Photodynamic Therapy (PDT) is an established method to treat the variety of cancers (particularly lung, head, neck and non-melanoma skin cancer) and for treating the disease known as acute macular degeneration (AMD) which is a main source of legal blindness in old people. It is based on the light activation of the sensitizer molecules preferentially localised in the cancerous tissues, which produce cytotoxic species such as singlet oxygen, which kill surrounding cells in the target areas. For full understanding of PDT mechanism it is crucial to be able to visualise the localisation of both the sensitiser and cytotoxic species within cells. This proposal seeks to use advanced imaging techniques, the combination of fluorescence, Raman and second harmonic generation imaging to visualise individual intracellular events during normal cell function and PDT-induced cell death.
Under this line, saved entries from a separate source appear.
**src/rtl/gan_inference_sequencer_pkg.sv**
```systemverilog
// Shared types and constants for the GAN inference sequencer slice.
package gan_seq_pkg;

  localparam int NUM_WORDS      = 10;
  localparam int IDX_W          = 4;
  localparam int Q15_W          = 16;
  localparam int TIMEOUT_CYCLES = 1024;

  typedef enum logic [1:0] {
    ST_IDLE  = 2'd0,
    ST_START = 2'd1,
    ST_WAIT  = 2'd2,
    ST_SEND  = 2'd3
  } seq_state_e;

  function automatic logic is_last_idx(input logic [IDX_W-1:0] idx);
    return idx == IDX_W'(NUM_WORDS - 1);
  endfunction

endpackage

```
**src/rtl/gan_inference_sequencer_if.sv**
```systemverilog
// Noise input stream, GAN core port bundle and result output stream.
interface gan_inference_sequencer_if #(
  parameter int DATA_W = 16
);
  logic                            in_valid;
  logic                            in_ready;
  logic [DATA_W-1:0]               in_noise_0;
  logic [DATA_W-1:0]               in_noise_1;
  logic                            core_start;
  logic [DATA_W-1:0]               core_noise_0;
  logic [DATA_W-1:0]               core_noise_1;
  logic [DATA_W-1:0]               core_gen_image_0;
  logic [DATA_W-1:0]               core_gen_image_1;
  logic [DATA_W-1:0]               core_gen_image_2;
  logic [DATA_W-1:0]               core_gen_image_3;
  logic [DATA_W-1:0]               core_gen_image_4;
  logic [DATA_W-1:0]               core_gen_image_5;
  logic [DATA_W-1:0]               core_gen_image_6;
  logic [DATA_W-1:0]               core_gen_image_7;
  logic [DATA_W-1:0]               core_gen_image_8;
  logic [DATA_W-1:0]               core_disc_prob;
  logic                            core_done;
  logic                            out_valid;
  logic                            out_ready;
  logic [DATA_W-1:0]               out_data;
  logic [gan_seq_pkg::IDX_W-1:0]   out_index;
  logic                            out_last;

  // Sequencer side
  modport master (
    input  in_valid, in_noise_0, in_noise_1,
    input  core_gen_image_0, core_gen_image_1, core_gen_image_2,
    input  core_gen_image_3, core_gen_image_4, core_gen_image_5,
    input  core_gen_image_6, core_gen_image_7, core_gen_image_8,
    input  core_disc_prob, core_done, out_ready,
    output in_ready, core_start, core_noise_0, core_noise_1,
    output out_valid, out_data, out_index, out_last
  );

  // Host, core and sink side
  modport slave (
    output in_valid, in_noise_0, in_noise_1,
    output core_gen_image_0, core_gen_image_1, core_gen_image_2,
    output core_gen_image_3, core_gen_image_4, core_gen_image_5,
    output core_gen_image_6, core_gen_image_7, core_gen_image_8,
    output core_disc_prob, core_done, out_ready,
    input  in_ready, core_start, core_noise_0, core_noise_1,
    input  out_valid, out_data, out_index, out_last
  );
endinterface

```
**src/rtl/gan_inference_sequencer_serializer.sv**
```systemverilog
// Captures one 10-word GAN result and streams it out with valid/ready,
// holding data and index stable while the sink stalls.
module gan_result_serializer
  import gan_seq_pkg::*;
#(
  parameter int DATA_W = Q15_W
) (
  input  logic                            clk,
  input  logic                            rst_n,
  input  logic                            load,
  input  logic [NUM_WORDS-1:0][DATA_W-1:0] words,
  input  logic                            out_ready,
  output logic                            out_valid,
  output logic [DATA_W-1:0]               out_data,
  output logic [IDX_W-1:0]                out_index,
  output logic                            out_last,
  output logic                            last_accepted
);

  logic [NUM_WORDS-1:0][DATA_W-1:0] cap_r;
  logic                             valid_r;
  logic                             last_r;
  logic [DATA_W-1:0]                data_r;
  logic [IDX_W-1:0]                 idx_r;
  logic [IDX_W-1:0]                 next_idx_s;
  logic                             accept_s;

  assign accept_s      = valid_r & out_ready;
  assign next_idx_s    = idx_r + IDX_W'(1);
  assign last_accepted = accept_s & is_last_idx(idx_r);

  // Capture buffer, index counter and registered stream outputs
  always_ff @(posedge clk or negedge rst_n) begin
    if (!rst_n) begin
      cap_r   <= '0;
      valid_r <= 1'b0;
      last_r  <= 1'b0;
      data_r  <= '0;
      idx_r   <= '0;
    end else if (load) begin
      cap_r   <= words;
      valid_r <= 1'b1;
      last_r  <= 1'b0;
      data_r  <= words[0];
      idx_r   <= '0;
    end else if (accept_s) begin
      if (is_last_idx(idx_r)) begin
        valid_r <= 1'b0;
        last_r  <= 1'b0;
        data_r  <= '0;
        idx_r   <= '0;
      end else begin
        idx_r   <= next_idx_s;
        data_r  <= cap_r[next_idx_s];
        last_r  <= is_last_idx(next_idx_s);
      end
    end else begin
      valid_r <= valid_r;
    end
  end

  assign out_valid = valid_r;
  assign out_data  = data_r;
  assign out_index = idx_r;
  assign out_last  = last_r;

endmodule

```
**src/rtl/gan_inference_sequencer.sv**
```systemverilog
// Issues one GAN core inference per accepted noise pair, waits for done with
// a timeout, and hands the captured image/probability to the serializer.
module gan_inference_sequencer
  import gan_seq_pkg::*;
#(
  parameter int DATA_W         = Q15_W,
  parameter int TIMEOUT_CYCLES = gan_seq_pkg::TIMEOUT_CYCLES
) (
  input  logic                      clk,
  input  logic                      rst_n,
  gan_inference_sequencer_if.master bus,
  output logic                      busy,
  output logic                      timeout_err,
  output logic [15:0]               sample_count
);

  localparam int              CNT_W    = $clog2(TIMEOUT_CYCLES);
  localparam logic [CNT_W-1:0] CNT_LAST = CNT_W'(TIMEOUT_CYCLES - 1);

  seq_state_e                       state_r;
  logic                             core_start_r;
  logic [DATA_W-1:0]                noise_0_r;
  logic [DATA_W-1:0]                noise_1_r;
  logic                             busy_r;
  logic                             timeout_err_r;
  logic [15:0]                      sample_count_r;
  logic [CNT_W-1:0]                 cnt_r;
  logic                             load_s;
  logic                             last_accepted_s;
  logic [NUM_WORDS-1:0][DATA_W-1:0] words_s;
  logic                             out_valid_s;
  logic [DATA_W-1:0]                out_data_s;
  logic [IDX_W-1:0]                 out_index_s;
  logic                             out_last_s;

  assign load_s  = (state_r == ST_WAIT) & bus.core_done;
  assign words_s = {bus.core_disc_prob,
                    bus.core_gen_image_8, bus.core_gen_image_7, bus.core_gen_image_6,
                    bus.core_gen_image_5, bus.core_gen_image_4, bus.core_gen_image_3,
                    bus.core_gen_image_2, bus.core_gen_image_1, bus.core_gen_image_0};

  // Sequencer FSM with noise latch, timeout counter and status registers
  always_ff @(posedge clk or negedge rst_n) begin
    if (!rst_n) begin
      state_r        <= ST_IDLE;
      core_start_r   <= 1'b0;
      noise_0_r      <= '0;
      noise_1_r      <= '0;
      busy_r         <= 1'b0;
      timeout_err_r  <= 1'b0;
      sample_count_r <= 16'd0;
      cnt_r          <= '0;
    end else begin
      case (state_r)
        ST_IDLE: begin
          if (bus.in_valid) begin
            noise_0_r    <= bus.in_noise_0;
            noise_1_r    <= bus.in_noise_1;
            cnt_r        <= '0;
            core_start_r <= 1'b1;
            busy_r       <= 1'b1;
            state_r      <= ST_START;
          end
        end
        ST_START: begin
          core_start_r <= 1'b0;
          state_r      <= ST_WAIT;
        end
        ST_WAIT: begin
          // done takes priority over a timeout landing on the same cycle
          if (bus.core_done) begin
            state_r <= ST_SEND;
          end else if (cnt_r == CNT_LAST) begin
            timeout_err_r <= 1'b1;
            busy_r        <= 1'b0;
            state_r       <= ST_IDLE;
          end else begin
            cnt_r <= cnt_r + CNT_W'(1);
          end
        end
        ST_SEND: begin
          if (last_accepted_s) begin
            sample_count_r <= sample_count_r + 16'd1;
            busy_r         <= 1'b0;
            state_r        <= ST_IDLE;
          end
        end
        default: begin
          core_start_r <= 1'b0;
          busy_r       <= 1'b0;
          state_r      <= ST_IDLE;
        end
      endcase
    end
  end

  gan_result_serializer #(
    .DATA_W (DATA_W)
  ) u_serializer (
    .clk           (clk),
    .rst_n         (rst_n),
    .load          (load_s),
    .words         (words_s),
    .out_ready     (bus.out_ready),
    .out_valid     (out_valid_s),
    .out_data      (out_data_s),
    .out_index     (out_index_s),
    .out_last      (out_last_s),
    .last_accepted (last_accepted_s)
  );

  assign bus.in_ready     = (state_r == ST_IDLE);
  assign bus.core_start   = core_start_r;
  assign bus.core_noise_0 = noise_0_r;
  assign bus.core_noise_1 = noise_1_r;
  assign bus.out_valid    = out_valid_s;
  assign bus.out_data     = out_data_s;
  assign bus.out_index    = out_index_s;
  assign bus.out_last     = out_last_s;
  assign busy             = busy_r;
  assign timeout_err      = timeout_err_r;
  assign sample_count     = sample_count_r;

endmodule
```
**src/flat_wrapper.sv**
```systemverilog
// flat-port wrapper written by rule: the top's interface ports become plain ports
module gan_inference_sequencer_flat import gan_seq_pkg::*;
#(
  parameter int DATA_W         = Q15_W,
  parameter int TIMEOUT_CYCLES = gan_seq_pkg::TIMEOUT_CYCLES
)
  (clk, rst_n, busy, timeout_err, sample_count, bus_in_valid, bus_in_noise_0, bus_in_noise_1, bus_core_gen_image_0, bus_core_gen_image_1, bus_core_gen_image_2, bus_core_gen_image_3, bus_core_gen_image_4, bus_core_gen_image_5, bus_core_gen_image_6, bus_core_gen_image_7, bus_core_gen_image_8, bus_core_disc_prob, bus_core_done, bus_out_ready, bus_in_ready, bus_core_start, bus_core_noise_0, bus_core_noise_1, bus_out_valid, bus_out_data, bus_out_index, bus_out_last);
  gan_inference_sequencer_if #(.DATA_W(DATA_W)) bus_i ();
  input  logic clk;
  input  logic rst_n;
  output logic busy;
  output logic timeout_err;
  output logic [15:0] sample_count;
  input wire logic [$bits(bus_i.in_valid)-1:0] bus_in_valid;
  input wire logic [$bits(bus_i.in_noise_0)-1:0] bus_in_noise_0;
  input wire logic [$bits(bus_i.in_noise_1)-1:0] bus_in_noise_1;
  input wire logic [$bits(bus_i.core_gen_image_0)-1:0] bus_core_gen_image_0;
  input wire logic [$bits(bus_i.core_gen_image_1)-1:0] bus_core_gen_image_1;
  input wire logic [$bits(bus_i.core_gen_image_2)-1:0] bus_core_gen_image_2;
  input wire logic [$bits(bus_i.core_gen_image_3)-1:0] bus_core_gen_image_3;
  input wire logic [$bits(bus_i.core_gen_image_4)-1:0] bus_core_gen_image_4;
  input wire logic [$bits(bus_i.core_gen_image_5)-1:0] bus_core_gen_image_5;
  input wire logic [$bits(bus_i.core_gen_image_6)-1:0] bus_core_gen_image_6;
  input wire logic [$bits(bus_i.core_gen_image_7)-1:0] bus_core_gen_image_7;
  input wire logic [$bits(bus_i.core_gen_image_8)-1:0] bus_core_gen_image_8;
  input wire logic [$bits(bus_i.core_disc_prob)-1:0] bus_core_disc_prob;
  input wire logic [$bits(bus_i.core_done)-1:0] bus_core_done;
  input wire logic [$bits(bus_i.out_ready)-1:0] bus_out_ready;
  output wire logic [$bits(bus_i.in_ready)-1:0] bus_in_ready;
  output wire logic [$bits(bus_i.core_start)-1:0] bus_core_start;
  output wire logic [$bits(bus_i.core_noise_0)-1:0] bus_core_noise_0;
  output wire logic [$bits(bus_i.core_noise_1)-1:0] bus_core_noise_1;
  output wire logic [$bits(bus_i.out_valid)-1:0] bus_out_valid;
  output wire logic [$bits(bus_i.out_data)-1:0] bus_out_data;
  output wire logic [$bits(bus_i.out_index)-1:0] bus_out_index;
  output wire logic [$bits(bus_i.out_last)-1:0] bus_out_last;
  assign bus_i.in_valid = bus_in_valid;
  assign bus_i.in_noise_0 = bus_in_noise_0;
  assign bus_i.in_noise_1 = bus_in_noise_1;
  assign bus_i.core_gen_image_0 = bus_core_gen_image_0;
  assign bus_i.core_gen_image_1 = bus_core_gen_image_1;
  assign bus_i.core_gen_image_2 = bus_core_gen_image_2;
  assign bus_i.core_gen_image_3 = bus_core_gen_image_3;
  assign bus_i.core_gen_image_4 = bus_core_gen_image_4;
  assign bus_i.core_gen_image_5 = bus_core_gen_image_5;
  assign bus_i.core_gen_image_6 = bus_core_gen_image_6;
  assign bus_i.core_gen_image_7 = bus_core_gen_image_7;
  assign bus_i.core_gen_image_8 = bus_core_gen_image_8;
  assign bus_i.core_disc_prob = bus_core_disc_prob;
  assign bus_i.core_done = bus_core_done;
  assign bus_i.out_ready = bus_out_ready;
  assign bus_in_ready = bus_i.in_ready;
  assign bus_core_start = bus_i.core_start;
  assign bus_core_noise_0 = bus_i.core_noise_0;
  assign bus_core_noise_1 = bus_i.core_noise_1;
  assign bus_out_valid = bus_i.out_valid;
  assign bus_out_data = bus_i.out_data;
  assign bus_out_index = bus_i.out_index;
  assign bus_out_last = bus_i.out_last;
  gan_inference_sequencer #(.DATA_W(DATA_W), .TIMEOUT_CYCLES(TIMEOUT_CYCLES)) u_core (.clk(clk), .rst_n(rst_n), .bus(bus_i), .busy(busy), .timeout_err(timeout_err), .sample_count(sample_count));
endmodule
```
**config.mk**
```make
export PLATFORM = sky130hd
export DESIGN_NAME = gan_inference_sequencer_flat
export DESIGN_NICKNAME = d
export VERILOG_FILES = /design/src/rtl/gan_inference_sequencer_pkg.sv /design/src/rtl/gan_inference_sequencer_if.sv /design/src/rtl/gan_inference_sequencer_serializer.sv /design/src/rtl/gan_inference_sequencer.sv /design/src/flat_wrapper.sv
export SDC_FILE = /design/constraint.sdc
export NUM_CORES = 1
export LEC_CHECK = 0
export BUFFER_PORTS_ARGS = -buffer_cell sky130_fd_sc_hd__buf_4
export CORE_MARGIN = 2
export CORE_UTILIZATION = 48
export DETAILED_ROUTE_END_ITERATION = 16
export PLACE_DENSITY = 0.71
export SLEW_MARGIN = 30
export SYNTH_ARGS = -nofsm -noshare
export SYNTH_HDL_FRONTEND = slang
export SYNTH_SLANG_ARGS = --single-unit
```
**constraint.sdc**
```tcl
create_clock -name clk -period 2.25 [get_ports clk]
set_clock_uncertainty 0.1 [all_clocks]
set_input_delay 0.45 -clock clk [delete_from_list [all_inputs] [get_ports clk]]
set_output_delay 0.45 -clock clk [all_outputs]
set_load 0.01 [all_outputs]
```
After elaboration in Yosys (flattened, before gate mapping)
Index checks and enable logic that the tools add are counted.
Widths: inputs -> output; s select.

storage, ports and cells
  register bits = 245
  output and inout bits = 74
  logic and storage cells = 85

cells by class
  $add $sub $neg = 3
  order comparisons = 1
  equality and inequality tests = 12
  mux-type cells = 29
  bitwise logic cells = 4
  reductions and logical operators = 14

operators with widths
  kind                   count
  $bmux 16 s4            1
  $mux 16                4
  $mux 10                3
  $pmux 10 s2            1
  $add 16x1->16 const B  1
  $mux 4                 3
  $add 10x1->10 const B  1
  $eq 10x10->1 const B   1
  $mux 1                 10
  $eq 4x4->1 const B     2
  $mux 2                 4
  $ne 2x2->1 const B     4
  $pmux 2 s4             1
  $reduce_and 2->1       4
  $reduce_bool 2->1      4
  $reduce_and 3->1       2
  $lt 4x5->1 const B     1
  $reduce_and 5->1       1
  $add 4x1->4 const B    1
  $eq 2x2->1 const B     2
  $reduce_and 4->1       1
  $and 1x1->1            3
  $ne 3x3->1 const B     1
  $pmux 1 s3             1
  6 further kinds        6

Longest topological paths before layout
Gate-level depths: netlist of the first run.

  depth after elaboration = 6
  mapped depth = 8
  depth with buffers taken out = 7

Modules after synthesis
Synthesis of the first run repeated with hierarchy kept, for this count alone.

unflattened totals
  cell total of the unflattened synthesis = 786
  area, all modules = 10944.2 µm²

modules (own cells, without submodules)
  module                   times used  cells each  area each (µm²)  sequential area each (µm²)
  gan_result_serializer    1           574         8221.6           4554.4
  gan_inference_sequencer  1           212         2722.6           1576.5

Worst setup path before layout of the first run
Ideal clock, no wire load.

  path type = register to register
  from = reg u_core.u_serializer.idx_r[0] (netlist: u_core.u_serializer.out_index[0])
  to = reg u_core.u_serializer.data_r[6] (netlist: u_core.u_serializer.out_data[6])
  setup time = 70 ps
  arrival time = 1971 ps
  required time = 2080 ps
  path slack = 109 ps
  cell stages (with the launch flop) = 7
  period minus slack after synthesis = 2141 ps
  cell sequence = dfrtp_1 ha_1 or3b_4 a2111oi_4 buf_6 nand2_2 nand4_2

between the ends
  longest elaborated chain between the ends = 6
  elaborated cells between the ends (all ways) = 7
  those cells by class = add/sub: 1; eq/ne: 1; mux: 5

ends and longest elaborated chain
  item                           RTL line                                  text
  start: declaration             gan_inference_sequencer_serializer.sv:24  logic [IDX_W-1:0] idx_r;
  start signal: assignment       gan_inference_sequencer_serializer.sv:53  idx_r <= next_idx_s;
  $add 4x1->4                    gan_inference_sequencer_serializer.sv:29  assign next_idx_s = idx_r + IDX_W'(1);
  $bmux 16 s4                    gan_inference_sequencer_serializer.sv:54  data_r <= cap_r[next_idx_s];
  $mux 16 (not written as such)  gan_inference_sequencer_serializer.sv:54
  $mux 16 (*)                    gan_inference_sequencer_serializer.sv:47  if (is_last_idx(idx_r)) begin
  $mux 16 (*)                    gan_inference_sequencer_serializer.sv:46  end else if (accept_s) begin
  $mux 16 (*)                    gan_inference_sequencer_serializer.sv:40  end else if (load) begin
  end signal: assignment         gan_inference_sequencer_serializer.sv:44  data_r <= words[0];
  end signal: assignment         gan_inference_sequencer_serializer.sv:54
  end: declaration               gan_inference_sequencer_serializer.sv:23  logic [DATA_W-1:0] data_r;

Mark *: on every way between the ends. The rest lies on a longest branch, timed or not. The select of a mux whose other input is x is not followed.
A chain may end at the register's enable or synchronous reset.

Worst setup path in the final report of the first run
  from = reg u_core.u_serializer.idx_r[1] (netlist: u_core.u_serializer.out_index[1])
  to = reg u_core.u_serializer.data_r[13] (netlist: u_core.u_serializer.out_data[13])

The elaborated chain is that of the path after synthesis.

==> summary.txt, run 1 <==
Logic synthesis
  • Yosys reg bits: 245
  • Xor/xnor share of the synthesized area: 1.92%
  • Syn_nets: 1417
  • Avg Cell Area, Syn: 9.00 µm²
  • Largest family of logic cells by synthesized area: simple AND/OR/NAND/NOR gates
  • Netlist Area Pre-Place: 0.0109 mm²
  • Distinct cells, synth: 45
  • Synth Instances: 1215
  • Synth Area in Compound Gates: 3.67%
  • Sequential share of the synthesized area: 56.1%
  • Post-synth top area share: 56.1%
  • Synth top area cells: dfrtp_1 (56%), nand2_1 (21%), mux2i_1 (5.9%)
  • Mux cell area share after synthesis: 7.51%
  • Synth area leader: dfrtp_1
  • Synthesized-area fraction occupied by adder cells: 0.572%
  • Syn. warnings: 0
  • Post-Synth Simple-Gate Area: 27.4%

Setup path
  • Worst EP required: 2.63 ns
  • Worst setup path class: reg -> reg
  • Worst-path fanout max: 16
  • Crit path launch type: register
  • Crit path DAT: 2.53 ns
  • R2R Path Start: u_core.u_serializer.out_index[1]
  • Setup crit end kind: register
  • Setup crit start: u_core.u_serializer.out_index[1]
  • FF-to-FF setup slack: 0.10 ns

Die
  • # IOs: 271
  • Die extent in y: 155 µm
  • Initial core utilization: 48.6%
  • Die Footprint: 0.0240 mm²
  • Core Footprint: 0.0225 mm²
  • Rows: 55
  • Die W: 155 µm

Pwr
  • Lkg Pwr: 8.30 nW
  • Sequential share of power: 38.5%
  • Switching Fraction: 35.7%
  • Peak VDD IR: 725 µV
  • Comb pwr share: 38.0%
  • PD cells: 1180 mW/mm²
  • Psw: 0.00662 W
  • Clock power share: 23.5%
  • Int Power: 0.0119 W

Final layout
  • Share of layout cells above drive strength 1: 24.0%
  • Synthesis-to-finish area growth: 43.9%
  • Diode count: 0
  • Final core utilization: 69.9%
  • Layout Nets: 1821

Routing
  • Vias: 9995
  • Residual DRC count: 0
  • Vias per Instance: 5.19
  • Initial DRC Count: 697
  • 1st-pass router iterations: 5
  • Antenna Violating Nets Remaining: 0
  • WL per Instance: 17.5 µm
  • Routed Wire Length: 33.7 mm

Clock network
  • Clock sinks: 245
  • Worst-path clk slew: 0.06 ns
  • CTS buffer count: 27
  • Htree depth: 1
  • Clk_lat worst skew: 0.55 ns
  • CTS Buffer Depth: 3
  • CTS root buf: clkbuf_16
  • CTS tree: yes

GRT
  • Global route overflow: 0
  • Global-route wire length before repair: 52.8 mm
  • Total track usage: 28.0%
  • Largest net degree at the start of global routing: 162
  • Initial antenna violation count: 0
  • Via count of the first global-routing pass: 10070

Timing
  • Maximum operating frequency: 465 MHz
  • Max Slew Vio Count: 0
  • Measured slew at the worst slew-check pin: 0.773 ns
  • Slew HR: 48.5%
  • Final setup violating endpoints: 0
  • RSZ-0062 raised after global routing: no
  • Final Cycle Share: 95.5%
  • Fin. Hold Viols: 0
  • Fin crit period: 2.15 ns
  • Hold WS: 0.00487 ns

Status
  • Status: completed

Placement
  • IO buf count: 270
  • DP Wirelength: 22.7 mm
  • Placer Congestion: 0.860

Job
  • MaxCap Viol Count: 0

Hold path
  • Hold Startpoint: bus_core_gen_image_1[2]
  • Hold Path Class: in -> reg
## cells by family after synthesis
group | Yosys count
AO/OA/AOI/OAI | 54
XOR/XNOR | 24
adder cells (fa/ha/maj) | 5
buffers and inverters | 73
flip-flops | 245
multiplexers | 80
AND/OR/NAND/NOR | 734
We will take advantage of high two-photon absorption (TPA) cross sections of conjugated porphyrin dimers for TPA PDT and TPA intracellular imaging for high image resolution, deeper tissue penetration and precise application of light for the benefit of treatments of diseases such as AMD, where out of focus damage should be minimised. Series of sensitisers would be screened for photophysical properties, cell localisation and PDT action in vitro to reveal the best candidates for in vivo testing. We will combine imaging results for the sensitisers with that of singlet oxygen, the cytotoxic species responsible for cell death, which would provide us with the insight of the PDT mechanism in cellulo. This is an interdisciplinary project involving molecular design, synthesis, photophysics, photochemistry, imaging, spectroscopy and cell biology.